This is the second post in a two-part series about AWS Systems Manager Incident Manager. In the first post, we covered onboarding steps like creating contacts, an escalation plan, and a response plan in Incident Manager. In this post, we discuss the integration between Incident Manager and Amazon CloudWatch and how Incident Manager components manage an incident. We also show you how to do post-incident analysis.

Many customers use Amazon CloudWatch to monitor their AWS environments. Incident Manager integrates with Amazon CloudWatch to start an incident when an alarm reaches a defined threshold. Start by creating an alarm.

  1. From the left navigation pane of the Amazon CloudWatch console, choose Alarms, and then choose Create alarm.

The Alarms page in the CloudWatch console displays columns for alarm name, state, last state update, conditions, and actions. In this example, there are no alarms to display.

Figure 1: Alarms page

  1. You will be directed to a page to specify metrics and conditions. Choose Select metric to display a list of metrics you can monitor. Choose EC2, and then choose Per-Instance Metrics.

Select metric displays an untitled, empty graph. Under Metrics, there are 14 EC2 metrics, 7 Events, 16 Lambda, and 4 Logs.

Figure 2: Select metric

  1. Find the instance you created for part 1 of this series, choose the CPUUtilization metric, and then choose Select metric. For Period, enter a custom value of 120 seconds.

In the Metrics list, the CPUUtilization metric is selected.

Figure 3: CPUUtilization metric

  1. You can now specify the condition of this CloudWatch alarm. Under Conditions, define a threshold value of 85 and then choose Next.

In Conditions, under Threshold type, Static is selected. Under Whenever CPUUtilization is, Greater is selected. The threshold value is set to 85.

Figure 4: Conditions

  1. Now configure what happens when the alarm is triggered. Under Systems Manager action, choose Create incident. In the Response Plan search field, enter EC2HighCPU. Choose Next.

Under Systems Manager action, the Create SSM Incident option is selected. When the alarm is in the In Alarm state, the action will start an incident using the information in the response plan.

Figure 5: Systems Manager action

  1. Enter a name for the alarm, choose Next, and then choose Create alarm.

You have now finished setting up a CloudWatch alarm that will trigger an incident.

Incident management with Incident Manager

To simulate the incident of high CPU utilization, use the stress command. Connect to your EC2 instance and use the following commands to install stress:

sudo amazon-linux-extras install epel -y
sudo yum install stress -y

Now use the following command to impose some stress on your EC2 instance. It runs three CPU stressors for 300 seconds.

sudo stress --cpu 3 --timeout 300

When the CPU utilization hits 85%, you will find a new incident on the Incident Manager page of the Systems Manager console. At this time, the primary responder you added in the Contacts section will receive a message about the incident. If you created a chat channel, it will receive an incident notification.

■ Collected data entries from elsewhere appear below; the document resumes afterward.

File: config.mk
export PLATFORM = sky130hd
export DESIGN_NAME = rsd_gen
export DESIGN_NICKNAME = d
export VERILOG_FILES = /design/src/rtl/rsd_pkg.sv /design/src/rtl/rsd_seed_store.sv /design/src/rtl/rsd_seed_fix.sv /design/src/rtl/rsd_lfsr_step.sv /design/src/rtl/rsd_gen.sv
export SDC_FILE = /design/constraint.sdc
export NUM_CORES = 1
export LEC_CHECK = 0
export BUFFER_PORTS_ARGS = -buffer_cell sky130_fd_sc_hd__buf_2
export CAP_MARGIN = 20
export CORE_ASPECT_RATIO = 1.4
export CORE_MARGIN = 5
export CORE_UTILIZATION = 25
export DETAILED_ROUTE_END_ITERATION = 10
export RECOVER_POWER = 100
export SETUP_SLACK_MARGIN = 0.05
export SLEW_MARGIN = 0
export SYNTH_ARGS = -nofsm -noshare
export SYNTH_HDL_FRONTEND = slang
export SYNTH_SLANG_ARGS = --single-unit
File: constraint.sdc
create_clock -name clk -period 3.35 [get_ports clk]
set_input_delay 0.5025 -clock clk [delete_from_list [all_inputs] [get_ports clk]]
set_output_delay 0.5025 -clock clk [all_outputs]
set_load 0.05 [all_outputs]
File: src/rtl/rsd_pkg.sv
package rsd_pkg;
    typedef enum logic [1:0] {
        PH_IDLE = 2'd0,
        PH_RUN  = 2'd1,
        PH_DONE = 2'd2
    } phase_e;
endpackage

File: src/rtl/rsd_seed_store.sv
module rsd_seed_store #(
    parameter int W     = 16,
    parameter int DEPTH = 8,
    localparam int AW   = (DEPTH > 1) ? $clog2(DEPTH) : 1
) (
    input  logic          clk,
    input  logic          wr_en,
    input  logic [AW-1:0] wr_addr,
    input  logic [W-1:0]  wr_data,
    input  logic [AW-1:0] rd_addr,
    output logic [W-1:0]  rd_data
);
    logic [W-1:0] mem_q [DEPTH];

    always_ff @(posedge clk) begin
        if (wr_en) begin
            mem_q[wr_addr] <= wr_data;
        end
    end

    assign rd_data = mem_q[rd_addr];
endmodule

File: src/rtl/rsd_seed_fix.sv
module rsd_seed_fix #(
    parameter int          W            = 16,
    parameter logic [W-1:0] DEFAULT_SEED = 1
) (
    input  logic [W-1:0] raw,
    output logic [W-1:0] clean
);
    // A zero state would never leave zero, so it is swapped for a live value.
    always_comb begin
        clean = (raw == '0) ? DEFAULT_SEED : raw;
    end
endmodule

File: src/rtl/rsd_lfsr_step.sv
module rsd_lfsr_step #(
    parameter int W = 16
) (
    input  logic [W-1:0] cur,
    input  logic [W-1:0] taps,
    output logic [W-1:0] nxt
);
    always_comb begin
        nxt = {cur[W-2:0], ^(cur & taps)};
    end
endmodule

File: src/rtl/rsd_gen.sv
module rsd_gen
    import rsd_pkg::*;
#(
    parameter int           W            = 16,
    parameter int           DEPTH        = 8,
    parameter int           BS_W         = 12,
    parameter logic [W-1:0] DEFAULT_SEED = 1,
    localparam int          AW           = (DEPTH > 1) ? $clog2(DEPTH) : 1,
    localparam int          IDX_W        = $clog2(DEPTH + 1)
) (
    input  logic             clk,
    input  logic             rst_n,
    input  logic             start,
    input  logic [W-1:0]     init_seed,
    input  logic [BS_W-1:0]  block_size,
    input  logic [IDX_W-1:0] seed_count,
    input  logic [W-1:0]     taps,
    input  logic             seed_wr_en,
    input  logic [AW-1:0]    seed_wr_addr,
    input  logic [W-1:0]     seed_wr_data,
    output logic [W-1:0]     pattern,
    output logic             pattern_valid,
    output logic [IDX_W-1:0] block_idx,
    output logic             done
);
    localparam logic [IDX_W-1:0] DEPTH_I = IDX_W'(DEPTH);

    typedef struct packed {
        phase_e           phase;
        logic [W-1:0]     pat;
        logic [BS_W-1:0]  pos;
        logic [BS_W-1:0]  bs;
        logic [IDX_W-1:0] idx;
        logic [IDX_W-1:0] nseeds;
        logic [W-1:0]     taps;
    } state_t;

    state_t state_d, state_q;

    logic [W-1:0] init_clean;
    logic [W-1:0] mem_raw;
    logic [W-1:0] mem_clean;
    logic [W-1:0] shifted;

    rsd_seed_store #(.W(W), .DEPTH(DEPTH)) u_store (
        .clk     (clk),
        .wr_en   (seed_wr_en),
        .wr_addr (seed_wr_addr),
        .wr_data (seed_wr_data),
        .rd_addr (state_q.idx[AW-1:0]),
        .rd_data (mem_raw)
    );

    rsd_seed_fix #(.W(W), .DEFAULT_SEED(DEFAULT_SEED)) u_fix_init (
        .raw   (init_seed),
        .clean (init_clean)
    );

    rsd_seed_fix #(.W(W), .DEFAULT_SEED(DEFAULT_SEED)) u_fix_mem (
        .raw   (mem_raw),
        .clean (mem_clean)
    );

    rsd_lfsr_step #(.W(W)) u_step (
        .cur  (state_q.pat),
        .taps (state_q.taps),
        .nxt  (shifted)
    );

    always_comb begin
        state_d = state_q;
        unique case (state_q.phase)
            PH_RUN: begin
                if (state_q.pos == state_q.bs - BS_W'(1)) begin
                    if (state_q.idx == state_q.nseeds) begin
                        state_d.phase = PH_DONE;
                    end else begin
                        // run k+1 takes table entry k
                        state_d.idx = state_q.idx + IDX_W'(1);
                        state_d.pat = mem_clean;
                        state_d.pos = '0;
                    end
                end else begin
                    state_d.pat = shifted;
                    state_d.pos = state_q.pos + BS_W'(1);
                end
            end
            default: begin
                if (start) begin
                    state_d.phase  = PH_RUN;
                    state_d.pat    = init_clean;
                    state_d.pos    = '0;
                    state_d.idx    = '0;
                    state_d.bs     = (block_size == '0) ? BS_W'(1) : block_size;
                    state_d.nseeds = (seed_count > DEPTH_I) ? DEPTH_I : seed_count;
                    state_d.taps   = taps;
                end
            end
        endcase
    end

    always_ff @(posedge clk or negedge rst_n) begin
        if (!rst_n) begin
            state_q <= '{phase: PH_IDLE, default: '0};
        end else begin
            state_q <= state_d;
        end
    end

    assign pattern       = state_q.pat;
    assign pattern_valid = (state_q.phase == PH_RUN);
    assign done          = (state_q.phase == PH_DONE);
    assign block_idx     = state_q.idx;
endmodule

=== Word-level counts from Yosys, hierarchy flattened ===
Memories as Yosys holds them, arrays and structs flattened.
Cells that the tools add are included.

* Memories: 1
* RAM bits: 128
* Bits in registers: 66
* Latch bits: 0
* Output and inout bits: 22
* Memory bits (read-only): 0
* Input bits: 71
* Logic and storage cells: 46

{| class="wikitable"
|+ Memories
! memory !! words !! width !! read ports !! clocked after memory_dff !! write ports !! RTL line !! source
|-
| u_store.mem_q || 8 || 16 || 1 || 0 || 1 || rsd_seed_store.sv:13 || <nowiki>logic [W-1:0] mem_q [DEPTH];</nowiki>
|}

* Divide/modulo/power cells: 0
* Multiply operators: 0
* Equality and inequality tests: 8
* Reductions and logical operators: 9
* Multiplexer cells: 15
* Shift-type cells: 0
* Bitwise gates (word level): 2
* Add/sub/neg operators: 3
* $lt $le $gt $ge: 1

{| class="wikitable"
|+ Operators by type and width
! kind !! number
|-
| 66-bit two-way mux || 1
|-
| 28-bit two-way mux || 2
|-
| 16-bit logical NOT || 2
|-
| 16-bit two-way mux || 2
|-
| 30-bit two-way mux || 1
|-
| 16-bit AND || 1
|-
| 4-bit two-way mux || 4
|-
| 16-bit parity || 1
|-
| 12-bit by 1-bit adder with 12-bit output (second input constant) || 1
|-
| 12-bit equality test || 1
|-
| 12-bit logical NOT || 1
|-
| 12-bit two-way mux || 1
|-
| 12-bit by 1-bit subtractor with 12-bit output (second input constant) || 1
|-
| 3-bit AND reduction || 2
|-
| 4-bit by 1-bit adder with 4-bit output (second input constant) || 1
|-
| 4-bit equality test || 1
|-
| 4-bit > comparator (second input constant) || 1
|-
| 2-bit two-way mux || 2
|-
| 2-bit by 1-bit != test with 1-bit output (second input constant) || 2
|-
| 2-bit AND reduction || 2
|-
| 3-bit != test (second input constant) || 1
|-
| 2-bit by 1-bit equality test with 1-bit output (second input constant) || 1
|-
| 2-bit equality test (second input constant) || 1
|-
| 1-bit two-way mux || 2
|-
| other kinds (3) || 3
|}

=== Longest topological paths before layout ===
Gate-level depths: netlist of the first run.
An unclocked memory read counts as a cell.

* Depth in word-level cells: 6
* Gate-level depth with buffers: 11
* Mapped depth without buffers: 9

=== Cells and area by module ===
Synthesis of the first run repeated with hierarchy kept, for this count alone.

* Cells, all modules: 627
* Area, all modules: 9083.7 um2

{| class="wikitable"
|+ Modules (own cells, without submodules)
! module !! cells an instance !! times used !! area an instance (um2) !! seq. area each (um2)
|-
| rsd_seed_store || 198 || 1 || 4973.5 || 3843.7
|-
| rsd_gen || 343 || 1 || 3626.0 || 1651.6
|-
| rsd_lfsr_step || 46 || 1 || 304.0 || 0.0
|-
| rsd_seed_fix || 20 || 2 || 90.1 || 0.0
|}

=== Worst setup path before layout of the first run ===
Ideal clock, no wire load.

* Path kind: register to register
* Start point: register state_q[24] (netlist bit)
* End point: register state_q[46] (netlist bit)
* Arrival: 2.524 ns
* Period minus slack after synthesis: 2.660 ns
* Data required time: 3.214 ns
* Setup time: 0.136 ns
* Slack: 0.690 ns
* Path buffers: 1
* Stages on the path, launching flop included: 11
* Path through: dfrtp_1 -> inv_1 -> ha_1 -> nor2b_1 -> or3_1 -> a31o_2 -> nor4_1 -> a21oi_2 -> nor2_1 -> clkbuf_1 -> nor3_1

* Word-level cells in the longest chain between the ends: 4
* Elaborated cells on any way between the ends: 6
* Those cells by class: add/sub (1); eq/ne (2); mux (2); reduce/logical (1)

{| class="wikitable"
|+ Ends and longest elaborated chain
! what !! RTL line !! source
|-
| start, declared || rsd_gen.sv:38 || <nowiki>state_t state_d, state_q;</nowiki>
|-
| start signal, assigned || rsd_gen.sv:106 || <nowiki>state_q <= state_d;</nowiki>
|-
| 12-bit by 1-bit subtractor with 12-bit output * || rsd_gen.sv:74 || <nowiki>if (state_q.pos == state_q.bs - BS_W'(1)) begin</nowiki>
|-
| 12-bit equality test * || rsd_gen.sv:74 ||
|-
| 3-bit != test (no source line) / 28-bit two-way mux (equally long branches) || - ||
|-
| 2-bit AND reduction (no source line) / 30-bit two-way mux (equally long branches) || - ||
|}

Every way passes the cells marked *; elsewhere a longest branch is shown, timed or not.
A chain may end at the register's enable or synchronous reset.

=== Final worst setup path of the first run ===
* Start point: register state_q[24] (netlist bit)
* End point: register state_q (netlist bit pattern[11])

The elaborated chain is that of the path after synthesis.

==> metrics, run 1 <==
Sw Share=0.383; die area=39300 um2; Die X=169 um; Nets=853; Max stage delay on crit path=470 ps; post-synthesis cell count=697; number of synthesized flops with an enable pin=128; library cells used by synthesis=55; dpl hpwl=15900 um; Psw=3.31 mW; Post-route DRC=0; clock share of power=0.243; first-pass GRT wire length=35000 um; Initial DRT Pass Iterations=5; vias per cell=4.61; Placed Cells=1216; Int Pwr=5.34 mW; Final Skew=11.4 ps; Yosys top cell area share=0.435; Worst Path Required=3650 ps; core area=35000 um2; Comb pwr share=0.354; Yosys reg bits=194; drt total wl=22600 um; deepest clock path buffer count=2; RSZ-0062 raised after global routing=false; cell taking the most area after synthesis=edfxtp_1; worst min path class=in2reg; Slew Viols, Final=50; fin cells=1251; Slew @ Worst Pin=1610 ps; max-cap viol count=2; insertion delay to the later sink of the worst-skew pair=450 ps; Rel. slew slack=-0.0756; layout cells sized above 1=0.179; via count=5766; syn_nets=771; Mapped Area=8840 um2; PwrDens=840 nW/um2; mean post-synth cell area=12.7 um2; global placer's final weighted congestion=0.815; hold buffer count at CTS=0; grt ovf=0; nature of the critical path startpoint=flip-flop; Die Height=233 um; Fin Setup TNS=0 ps; post-CTS sizing=0; largest net degree at the start of global routing=41; final setup vio count=0; Max H-tree Level=4; Primary FF master, synth=edfxtp_1; worst-path fanout max=32; final worst path period share=0.897; CTS tree=yes; Worst-path clk slew=80 ps; final instance area=10300 um2; Worst Path Arrival=3300 ps; Final ANT Viol Nets=0; WS Path Type=reg2reg; Avg WL per Cell=18.1 um; synth top area cells=edfxtp_1 43%, dfrtp_1 19%, mux4_2 7.6%; initial antenna violation count=6; clock sink count=194; Global Route Usage Sum=0.117; Area after DPL=9790 um2; Worst Setup End Kind=flip-flop; fin crit period=3010 ps; status=finished, violations left; Pleak=3.78 nW; Final Hold Vio Count=0; fill count=3548; asr flop ratio synth=0.340; first-iteration detailed-routing DRC count=386; Rows=81; number of global-route vias before repair=5992; area growth from synthesis to layout=16.5%; root buffer selected by CTS=clkbuf_16; Post-CTS Setup Bufs=0; CTS Buf Count=17; critical path cell sequence=inv_1, ha_1, nor2b_1, or3_1, a31oi_1, nand4_1, o21ai_2, clkbuf_2, o21ai_0; Seq pwr share=0.403; Yosys warnings=0; Starting Density=0.253; failing checks=capacitance limit, slew limit; FMAX=0.333 GHz; slowest CP cell=clkbuf_2; Max VDD drop=0.000368 V; register area share after synthesis=0.621; Port Buffers=92; I/O pin cnt=93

The cpu-incident-1 page shows the incident has an impact of Medium and a duration of 1 minute. It includes a CPUUtilization graph.]

Figure 6: cpu-incident-1

When your responder gets engaged, they can view the metrics and runbook related to the incident. Because you created a manual runbook, you can choose Resume after you complete each step.

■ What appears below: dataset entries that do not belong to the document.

[config.mk]
export PLATFORM = sky130hd
export DESIGN_NAME = cfg_access_bridge
export DESIGN_NICKNAME = d
export VERILOG_FILES = /design/src/rtl/cfgb_pkg.sv /design/src/rtl/cfgb_port_match.sv /design/src/rtl/cfgb_addr_gen.sv /design/src/rtl/cfgb_lanes.sv /design/src/rtl/cfgb_seq.sv /design/src/rtl/cfg_access_bridge.sv
export SDC_FILE = /design/constraint.sdc
export NUM_CORES = 1
export LEC_CHECK = 0
export ABC_AREA = 1
export BUFFER_PORTS_ARGS = -buffer_cell sky130_fd_sc_hd__buf_2
export CAP_MARGIN = 5
export CORE_UTILIZATION = 50
export CTS_BUF_LIST = sky130_fd_sc_hd__clkbuf_8
export CTS_CLUSTER_DIAMETER = 120
export DETAILED_ROUTE_END_ITERATION = 8
export PLACE_DENSITY = 0.74
export REMOVE_ABC_BUFFERS = 1
export SYNTH_ARGS = -nofsm -noshare
export SYNTH_HDL_FRONTEND = slang
export SYNTH_SLANG_ARGS = --single-unit
[constraint.sdc]
create_clock -name clk -period 5.8 [get_ports clk]
set_input_delay 1.45 -clock clk [delete_from_list [all_inputs] [get_ports clk]]
set_output_delay 1.45 -clock clk [all_outputs]
set_load 0.01 [all_outputs]
[src/rtl/cfgb_pkg.sv]
// Package: shared widths and the completion status type of the bridge.
package cfgb_pkg;
    localparam int BUS_W = 8;
    localparam int DEV_W = 5;
    localparam int FN_W  = 3;
    localparam int REG_W = 12;
    localparam int SZ_W  = 3;
    localparam int DW    = 32;
    localparam int AW    = 32;

    typedef enum logic [1:0] {
        ST_OK     = 2'd0,
        ST_NODEV  = 2'd1,
        ST_BADREG = 2'd2
    } cfg_status_e;

    typedef struct packed {
        logic [BUS_W-1:0] bus;
        logic [DEV_W-1:0] dev;
        logic [FN_W-1:0]  fn;
        logic [REG_W-1:0] rg;
        logic [SZ_W-1:0]  sz;
        logic             wr;
        logic [DW-1:0]    wdata;
    } cfg_req_t;
endpackage

[src/rtl/cfgb_port_match.sv]
// Root-port lookup. It compares the bus number against every enabled
// root port and reports the highest matching index.
// Assumes: rp_bus packs port i at [i*BUS_W +: BUS_W].
module cfgb_port_match import cfgb_pkg::*; #(
    parameter int NPORT = 2,
    localparam int IDX_W = (NPORT > 1) ? $clog2(NPORT) : 1
) (
    input  logic                   clk,
    input  logic                   rst_n,
    input  logic [BUS_W-1:0]       bus,
    input  logic [NPORT-1:0]       rp_en,
    input  logic [NPORT*BUS_W-1:0] rp_bus,
    output logic                   hit,
    output logic [IDX_W-1:0]       idx
);
    logic [NPORT-1:0] eq;

    // Per-port equality, gated by the port enable.
    for (genvar g = 0; g < NPORT; g++) begin : g_cmp
        assign eq[g] = rp_en[g] && (rp_bus[g*BUS_W +: BUS_W] == bus);
    end

    // Priority pick: search from the highest index downwards.
    always_comb begin
        hit = 1'b0;
        idx = '0;
        for (int i = NPORT - 1; i >= 0; i--) begin
            if (eq[i] && !hit) begin
                hit = 1'b1;
                idx = IDX_W'(i);
            end
        end
    end

    assert_highest_wins_R8: assert property (@(posedge clk) disable iff (!rst_n)
        hit |-> ((eq >> idx) == NPORT'(1)));
    assert_miss_means_none_R8: assert property (@(posedge clk) disable iff (!rst_n)
        !hit |-> (eq == '0));
endmodule

[src/rtl/cfgb_addr_gen.sv]
// Address former. It builds the word address either in a root port's
// window or in the flat configuration aperture (standard or extended region).
// Assumes: bases are word aligned.
module cfgb_addr_gen import cfgb_pkg::*; #(
    parameter int           NPORT         = 2,
    parameter logic [AW-1:0] CFG_BASE     = 32'h8000_0000,
    parameter logic [AW-1:0] RP_BASE      = 32'h8000_0000,
    parameter logic [AW-1:0] RP_STRIDE    = 32'h0000_1000,
    parameter logic [AW-1:0] STD_OFF      = 32'h0000_4000,
    parameter logic [AW-1:0] EXT_OFF      = 32'h0010_4000,
    parameter int           EXT_REG_START = 256,
    localparam int IDX_W = (NPORT > 1) ? $clog2(NPORT) : 1
) (
    input  logic [BUS_W-1:0] bus,
    input  logic [DEV_W-1:0] dev,
    input  logic [FN_W-1:0]  fn,
    input  logic [REG_W-1:0] rg,
    input  logic             port_hit,
    input  logic [IDX_W-1:0] port_idx,
    output logic [AW-1:0]    addr
);
    logic [AW-1:0] word_off;
    logic [AW-1:0] region_off;
    logic [AW-1:0] flat_addr;
    logic [AW-1:0] port_addr;

    // Word-aligned register offset and region select.
    always_comb begin
        word_off   = AW'({rg[REG_W-1:2], 2'b00});
        region_off = (int'(rg) < EXT_REG_START) ? STD_OFF : EXT_OFF;
    end

    // Flat aperture and root-port window addresses, then the final pick.
    always_comb begin
        flat_addr = CFG_BASE + (AW'(bus) << 16) + (AW'(dev) << 11)
                  + (AW'(fn) << 8) + word_off + region_off;
        port_addr = RP_BASE + (AW'(port_idx) * RP_STRIDE) + word_off;
        addr      = port_hit ? port_addr : flat_addr;
    end
endmodule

On the Runbook tab, ec2-cpu-util-runbook (v4) has a status of Waiting, which means the AttachToAutoScalingGroup step is not complete. The Inspect and AddMetrics steps have a status of Success.

Figure 7: ec2-cpu-util-runbook

After you have finished all the steps in the runbook and have confirmed that the incident has been mitigated, you can choose Resolve incident. The Timeline tab displays the events related to the incident.

The Timeline tab displays events related to cpu-incident-1, including Incident Started, CPUUtilization added to metrics, and Incident status updated to RESOLVED.

Figure 8: Timeline tab

Post-incident analysis

It helps to see every incident as an opportunity to learn and improve your processes. Your team becomes stronger by thinking through the issue, identifying its root cause, assessing how it could have been prevented, and assigning clear follow-up action items. Root cause analysis requires you to ask the right questions and carefully note any assumptions. If an incident involves multiple teams, it’s a good practice to use post-incident analysis to coordinate among the teams rather than allowing each (decentralized) team to focus on their own services.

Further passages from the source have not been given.